What you have to do:
Give only the number of lines in these records that include "netlist".

[Saved data entries]
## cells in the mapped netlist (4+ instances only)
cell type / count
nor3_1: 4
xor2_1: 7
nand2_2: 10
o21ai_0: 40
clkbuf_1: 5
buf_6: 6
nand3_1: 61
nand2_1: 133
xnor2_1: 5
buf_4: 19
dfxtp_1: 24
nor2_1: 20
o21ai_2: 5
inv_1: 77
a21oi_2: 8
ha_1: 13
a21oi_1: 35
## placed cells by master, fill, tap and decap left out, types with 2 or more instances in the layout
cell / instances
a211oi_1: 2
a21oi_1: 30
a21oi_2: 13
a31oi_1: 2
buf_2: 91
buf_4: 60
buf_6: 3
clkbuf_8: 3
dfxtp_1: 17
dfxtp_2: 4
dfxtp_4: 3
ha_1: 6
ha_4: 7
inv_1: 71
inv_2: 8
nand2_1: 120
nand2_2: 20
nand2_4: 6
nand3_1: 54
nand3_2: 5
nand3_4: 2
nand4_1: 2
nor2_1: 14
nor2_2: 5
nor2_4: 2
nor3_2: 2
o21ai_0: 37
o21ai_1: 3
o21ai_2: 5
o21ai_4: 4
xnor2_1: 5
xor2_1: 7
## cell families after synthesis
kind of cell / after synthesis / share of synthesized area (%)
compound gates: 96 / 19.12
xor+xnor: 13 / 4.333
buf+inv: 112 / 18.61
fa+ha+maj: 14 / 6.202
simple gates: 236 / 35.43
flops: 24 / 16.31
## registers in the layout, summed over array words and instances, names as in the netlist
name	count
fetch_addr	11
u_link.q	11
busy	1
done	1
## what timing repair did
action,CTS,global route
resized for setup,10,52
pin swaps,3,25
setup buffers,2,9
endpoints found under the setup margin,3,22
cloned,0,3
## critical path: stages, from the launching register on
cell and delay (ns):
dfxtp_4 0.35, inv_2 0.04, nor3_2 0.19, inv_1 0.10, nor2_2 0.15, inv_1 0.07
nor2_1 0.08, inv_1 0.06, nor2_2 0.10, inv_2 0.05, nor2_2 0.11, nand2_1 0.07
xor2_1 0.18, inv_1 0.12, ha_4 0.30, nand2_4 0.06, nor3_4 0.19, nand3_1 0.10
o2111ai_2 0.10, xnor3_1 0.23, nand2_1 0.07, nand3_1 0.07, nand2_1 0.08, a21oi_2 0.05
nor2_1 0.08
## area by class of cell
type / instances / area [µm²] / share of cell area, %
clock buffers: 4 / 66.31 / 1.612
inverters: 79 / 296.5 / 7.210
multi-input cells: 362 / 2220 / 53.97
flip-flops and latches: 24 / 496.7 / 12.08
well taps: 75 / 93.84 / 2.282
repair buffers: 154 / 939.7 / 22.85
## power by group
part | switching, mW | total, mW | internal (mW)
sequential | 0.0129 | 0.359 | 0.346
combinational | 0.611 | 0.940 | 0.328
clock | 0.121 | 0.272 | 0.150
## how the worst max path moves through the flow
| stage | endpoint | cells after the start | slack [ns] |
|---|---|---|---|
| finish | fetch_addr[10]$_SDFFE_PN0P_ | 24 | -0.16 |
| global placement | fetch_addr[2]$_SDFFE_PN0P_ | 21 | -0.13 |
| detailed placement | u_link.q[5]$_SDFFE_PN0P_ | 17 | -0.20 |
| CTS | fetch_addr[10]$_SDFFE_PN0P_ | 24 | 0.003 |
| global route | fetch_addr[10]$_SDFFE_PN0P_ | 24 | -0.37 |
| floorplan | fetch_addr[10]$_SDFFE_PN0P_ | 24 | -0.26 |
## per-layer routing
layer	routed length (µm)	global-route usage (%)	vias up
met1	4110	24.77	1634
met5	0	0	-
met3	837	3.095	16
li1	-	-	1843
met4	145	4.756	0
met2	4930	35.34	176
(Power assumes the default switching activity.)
**src/rtl/ct_pkg.sv**
```systemverilog
package ct_pkg;
  localparam int OFF_W = 12;
  localparam int CYC_W = 13;
  localparam int SEC_W = 7;
  localparam int TIME_W = OFF_W + CYC_W + SEC_W;

  typedef struct packed {
    logic [SEC_W-1:0] sec;
    logic [CYC_W-1:0] cyc;
    logic [OFF_W-1:0] off;
  } ct_time_t;
endpackage

```
**src/rtl/ct_time_counter.sv**
```systemverilog
module ct_time_counter
  import ct_pkg::*;
#(
  parameter int OFF_LIMIT = 3072,
  parameter int CYC_LIMIT = 8000,
  parameter int SEC_LIMIT = 128
) (
  input  logic     clk,
  input  logic     rst_n,
  input  logic     step,
  input  logic     load,
  input  ct_time_t load_val,
  output ct_time_t cur,
  output ct_time_t nxt,
  output logic     off_wrap
);
  localparam logic [OFF_W-1:0] OFF_TOP = OFF_W'(OFF_LIMIT - 1);
  localparam logic [CYC_W-1:0] CYC_TOP = CYC_W'(CYC_LIMIT - 1);
  localparam logic [SEC_W-1:0] SEC_TOP = SEC_W'(SEC_LIMIT - 1);

  logic en;

  always_comb begin
    nxt = cur;
    if (load) begin
      nxt = load_val;
    end else if (step) begin
      if (cur.off >= OFF_TOP) begin
        nxt.off = '0;
        if (cur.cyc >= CYC_TOP) begin
          nxt.cyc = '0;
          nxt.sec = (cur.sec >= SEC_TOP) ? '0 : cur.sec + 1'b1;
        end else begin
          nxt.cyc = cur.cyc + 1'b1;
        end
      end else begin
        nxt.off = cur.off + 1'b1;
      end
    end
  end

  assign en       = load | step;
  assign off_wrap = step & ~load & (cur.off >= OFF_TOP);

  always_ff @(posedge clk or negedge rst_n) begin
    if (!rst_n)  cur <= '0;
    else if (en) cur <= nxt;
  end

  // a plain step moves only the offset, by one
  p_step_r2: assert property (@(posedge clk) disable iff (!rst_n)
    (step && !load && cur.off < OFF_TOP) |=>
      (cur.off == OFF_W'($past(cur.off) + 1'b1)) && $stable(cur.cyc) && $stable(cur.sec));

  // no step, no load, no change
  p_hold_r2: assert property (@(posedge clk) disable iff (!rst_n)
    (!step && !load) |=> $stable(cur));

  // offset rollover returns to zero
  p_wrap_r3: assert property (@(posedge clk) disable iff (!rst_n)
    (step && !load && cur.off >= OFF_TOP) |=> (cur.off == '0));

  // load copies the received value
  p_load_r5: assert property (@(posedge clk) disable iff (!rst_n)
    load |=> (cur == $past(load_val)));
endmodule

```
**src/rtl/ct_cycle_match.sv**
```systemverilog
module ct_cycle_match
  import ct_pkg::*;
(
  input  logic             clk,
  input  logic             rst_n,
  input  logic             arm,
  input  logic [CYC_W-1:0] arm_cycle,
  input  logic             ev_valid,
  input  logic [CYC_W-1:0] ev_cycle,
  output logic             armed,
  output logic             start
);
  logic [CYC_W-1:0] target_q, target_d;
  logic             armed_d, start_d, hit;

  assign hit = armed & ev_valid & (ev_cycle == target_q);

  always_comb begin
    target_d = arm ? arm_cycle : target_q;
    start_d  = hit;
    if (arm)      armed_d = 1'b1;
    else if (hit) armed_d = 1'b0;
    else          armed_d = armed;
  end

  always_ff @(posedge clk or negedge rst_n) begin
    if (!rst_n) begin
      target_q <= '0;
      armed    <= 1'b0;
      start    <= 1'b0;
    end else begin
      if (arm) target_q <= target_d;
      armed <= armed_d;
      start <= start_d;
    end
  end

  // a start pulse requires an armed trigger one cycle earlier
  p_fire_armed_r8: assert property (@(posedge clk) disable iff (!rst_n)
    start |-> $past(armed));

  // firing disarms unless re-armed on the same edge
  p_disarm_r9: assert property (@(posedge clk) disable iff (!rst_n)
    (start && !$past(arm)) |-> !armed);
endmodule

```
**src/rtl/bus_cycle_timer.sv**
```systemverilog
module bus_cycle_timer
  import ct_pkg::*;
#(
  parameter int OFF_LIMIT = 3072,
  parameter int CYC_LIMIT = 8000,
  parameter int SEC_LIMIT = 128
) (
  input  logic              clk,
  input  logic              rst_n,
  input  logic              tick,
  input  logic              run_en,
  input  logic              is_master,
  input  logic              cs_rx_valid,
  input  logic [TIME_W-1:0] cs_rx_data,
  input  logic              match_arm,
  input  logic [CYC_W-1:0]  match_cycle,
  output logic [TIME_W-1:0] timer_now,
  output logic              cs_req,
  output logic              match_armed,
  output logic              match_start
);
  ct_time_t         cur, nxt;
  logic             load, step, off_wrap, master_wrap, ev_valid;
  logic [CYC_W-1:0] ev_cycle;

  assign load        = ~is_master & cs_rx_valid;
  assign step        = run_en & tick;
  assign master_wrap = is_master & off_wrap;
  assign ev_valid    = load | master_wrap;
  assign ev_cycle    = nxt.cyc;

  ct_time_counter #(
    .OFF_LIMIT(OFF_LIMIT),
    .CYC_LIMIT(CYC_LIMIT),
    .SEC_LIMIT(SEC_LIMIT)
  ) u_cnt (
    .clk      (clk),
    .rst_n    (rst_n),
    .step     (step),
    .load     (load),
    .load_val (ct_time_t'(cs_rx_data)),
    .cur      (cur),
    .nxt      (nxt),
    .off_wrap (off_wrap)
  );

  ct_cycle_match u_match (
    .clk       (clk),
    .rst_n     (rst_n),
    .arm       (match_arm),
    .arm_cycle (match_cycle),
    .ev_valid  (ev_valid),
    .ev_cycle  (ev_cycle),
    .armed     (match_armed),
    .start     (match_start)
  );

  always_ff @(posedge clk or negedge rst_n) begin
    if (!rst_n) cs_req <= 1'b0;
    else        cs_req <= master_wrap;
  end

  assign timer_now = cur;

  // the send request lasts one cycle
  p_req_pulse_r7: assert property (@(posedge clk) disable iff (!rst_n)
    cs_req |=> !cs_req);

  // the request coincides with a zero offset and a master step
  p_req_zero_r7: assert property (@(posedge clk) disable iff (!rst_n)
    cs_req |-> (cur.off == '0) && $past(is_master));

  // as master, received data never moves the timer
  p_master_ignore_r6: assert property (@(posedge clk) disable iff (!rst_n)
    (is_master && !(run_en && tick)) |=> $stable(timer_now));
endmodule

```
--- src/rtl/atx_bitmap.sv ---
`timescale 1ns/1ps
module atx_bitmap
  import aud_tx_pkg::*;
#(
  parameter int SW    = 24,
  parameter int NPAIR = 2,
  parameter int SLOT  = 32,
  parameter int IDX_W = 8
) (
  input  logic [2:0]            fmt,
  input  logic [5:0]            wbits,
  input  logic [IDX_W-1:0]      idx,
  input  logic [2*NPAIR*SW-1:0] smp,
  output logic                  lr,
  output logic [NPAIR-1:0]      sd
);
  localparam int SLOT_W = $clog2(SLOT);
  localparam int SW_W   = $clog2(SW);
  localparam int NCH    = 2 * NPAIR;
  localparam int SEL_W  = IDX_W - SLOT_W;

  logic [SLOT_W-1:0] pos;
  logic              half;
  logic [SEL_W-1:0]  slot;
  logic              pk;
  logic [SLOT_W:0]   st, wb_s, k;
  logic              win;
  logic [SW_W-1:0]   bsel;
  logic [SW-1:0]     pk_word;

  assign pos  = idx[SLOT_W-1:0];
  assign half = idx[SLOT_W];
  assign slot = idx[IDX_W-1:SLOT_W];
  assign pk   = fmt[2];
  assign wb_s = (SLOT_W+1)'(wbits);

  always_comb begin
    case (fmt)
      FMT_I2S, FMT_DSP: st = (SLOT_W+1)'(1);
      FMT_RJ:           st = (SLOT_W+1)'(SLOT) - wb_s;
      default:          st = '0;
    endcase
    win = ({1'b0, pos} >= st) && ({1'b0, pos} < st + wb_s);
    if (pk) win = win && (slot < SEL_W'(NCH));
    k    = {1'b0, pos} - st;
    bsel = SW_W'(SW - 1) - SW_W'(k);
  end

  always_comb begin
    case (fmt)
      FMT_I2S:        lr = half;
      FMT_RJ, FMT_LJ: lr = ~half;
      FMT_DSP:        lr = (pos == '0);
      FMT_P256:       lr = ~idx[IDX_W-1];
      FMT_P128:       lr = ~idx[IDX_W-2];
      default:        lr = 1'b0;
    endcase
  end

  // slot order: all lefts, then all rights
  always_comb begin
    pk_word = '0;
    for (int s = 0; s < NCH; s++) begin
      if (slot == SEL_W'(s))
        pk_word = smp[((s < NPAIR) ? 2*s : 2*(s-NPAIR)+1)*SW +: SW];
    end
  end

  for (genvar p = 0; p < NPAIR; p++) begin : g_line
    logic [SW-1:0] nw;
    assign nw = half ? smp[(2*p+1)*SW +: SW] : smp[2*p*SW +: SW];
    if (p == 0) begin : g_first
      assign sd[p] = win & (pk ? pk_word[bsel] : nw[bsel]);
    end else begin : g_other
      assign sd[p] = win & ~pk & nw[bsel];
    end
  end
endmodule
`src/rtl/line_retire_ctrl.sv`:
```
module line_retire_ctrl #(
  parameter int IDX_W = 10,
  parameter int CNT_W = 4
) (
  input  logic             clk,
  input  logic             rst_n,
  input  logic             boot_i,
  input  logic [CNT_W-1:0] thr_i,
  input  logic             err_valid_i,
  input  logic [IDX_W-1:0] err_idx_i,
  input  logic             err_ce_i,
  input  logic [IDX_W-1:0] lookup_idx_i,
  output logic             lookup_del_o,
  output logic [1:0]       slot_vld_o,
  output logic [IDX_W-1:0] slot0_idx_o,
  output logic [IDX_W-1:0] slot1_idx_o,
  output logic             repair_o,
  output logic             bypass_o
);

  logic [1:0]       vld;
  logic [IDX_W-1:0] s0, s1, trk_idx;
  logic             trk_vld, repair, bypass;
  logic [CNT_W-1:0] cnt;
  logic [CNT_W:0]   nxt;
  logic             dup, same, take, fire;

  assign dup  = (vld[0] && err_idx_i == s0) || (vld[1] && err_idx_i == s1);
  assign take = err_valid_i && err_ce_i && !bypass && !dup;
  assign same = trk_vld && trk_idx == err_idx_i;
  assign nxt  = same ? {1'b0, cnt} + 1'b1 : (CNT_W+1)'(1);
  assign fire = take && (nxt > {1'b0, thr_i});

  always_ff @(posedge clk) begin
    if (!rst_n) begin
      vld <= '0; s0 <= '0; s1 <= '0;
      trk_idx <= '0; trk_vld <= 1'b0; cnt <= '0;
      repair <= 1'b0; bypass <= 1'b0;
    end else if (boot_i) begin
      trk_vld <= 1'b0;
      cnt     <= '0;
      bypass  <= bypass | repair;
    end else if (take) begin
      if (fire) begin
        trk_vld <= 1'b0;
        cnt     <= '0;
        if (!vld[0]) begin
          s0 <= err_idx_i; vld[0] <= 1'b1;
        end else if (!vld[1]) begin
          s1 <= err_idx_i; vld[1] <= 1'b1;
        end else begin
          repair <= 1'b1;
        end
      end else begin
        trk_idx <= err_idx_i;
        trk_vld <= 1'b1;
        cnt     <= nxt[CNT_W-1:0];
      end
    end
  end

  assign lookup_del_o = bypass || (vld[0] && lookup_idx_i == s0) ||
                        (vld[1] && lookup_idx_i == s1);
  assign slot_vld_o  = vld;
  assign slot0_idx_o = s0;
  assign slot1_idx_o = s1;
  assign repair_o    = repair;
  assign bypass_o    = bypass;

  AST_RETIRE_NEEDS_CE: assert property (@(posedge clk) disable iff (!rst_n)
    $rose(vld[0]) |-> $past(err_valid_i && err_ce_i));
  AST_SLOT_ORDER: assert property (@(posedge clk) disable iff (!rst_n)
    vld[1] |-> vld[0]);
  AST_NO_DUP_SLOT: assert property (@(posedge clk) disable iff (!rst_n)
    (vld == 2'b11) |-> (s0 != s1));
  AST_REPAIR_STICKY: assert property (@(posedge clk) disable iff (!rst_n)
    repair |=> repair);
  AST_BYPASS_ENTRY: assert property (@(posedge clk) disable iff (!rst_n)
    (boot_i && repair) |=> bypass);
  AST_BYPASS_ONLY_ON_BOOT: assert property (@(posedge clk) disable iff (!rst_n)
    (!bypass && !(boot_i && repair)) |=> !bypass);
  AST_BYPASS_FROZEN: assert property (@(posedge clk) disable iff (!rst_n)
    bypass |=> $stable(vld));

endmodule

```
## config.mk

```make
export PLATFORM = sky130hd
export DESIGN_NAME = mbox_doorbell_top
export DESIGN_NICKNAME = d
export VERILOG_FILES = /design/src/rtl/mbox_pkg.sv /design/src/rtl/mbox_ctrl_fsm.sv /design/src/rtl/mbox_wbuf.sv /design/src/rtl/mbox_rbuf.sv /design/src/rtl/mbox_doorbell_top.sv
export SDC_FILE = /design/constraint.sdc
export NUM_CORES = 1
export LEC_CHECK = 0
export BUFFER_PORTS_ARGS = -buffer_cell sky130_fd_sc_hd__buf_2
export CORE_UTILIZATION = 35
export DETAILED_ROUTE_END_ITERATION = 10
export PLACE_DENSITY = 0.6
export SLEW_MARGIN = 40
export SYNTH_ARGS = -nofsm -noshare
export SYNTH_HDL_FRONTEND = slang
export SYNTH_SLANG_ARGS = --single-unit
```

## constraint.sdc

```tcl
create_clock -name clk -period 2.7 [get_ports clk]
set_clock_uncertainty 0.15 [all_clocks]
set_input_delay 0.405 -clock clk [delete_from_list [all_inputs] [get_ports clk]]
set_output_delay 0.405 -clock clk [all_outputs]
set_load 0.02 [all_outputs]
```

Task response:
2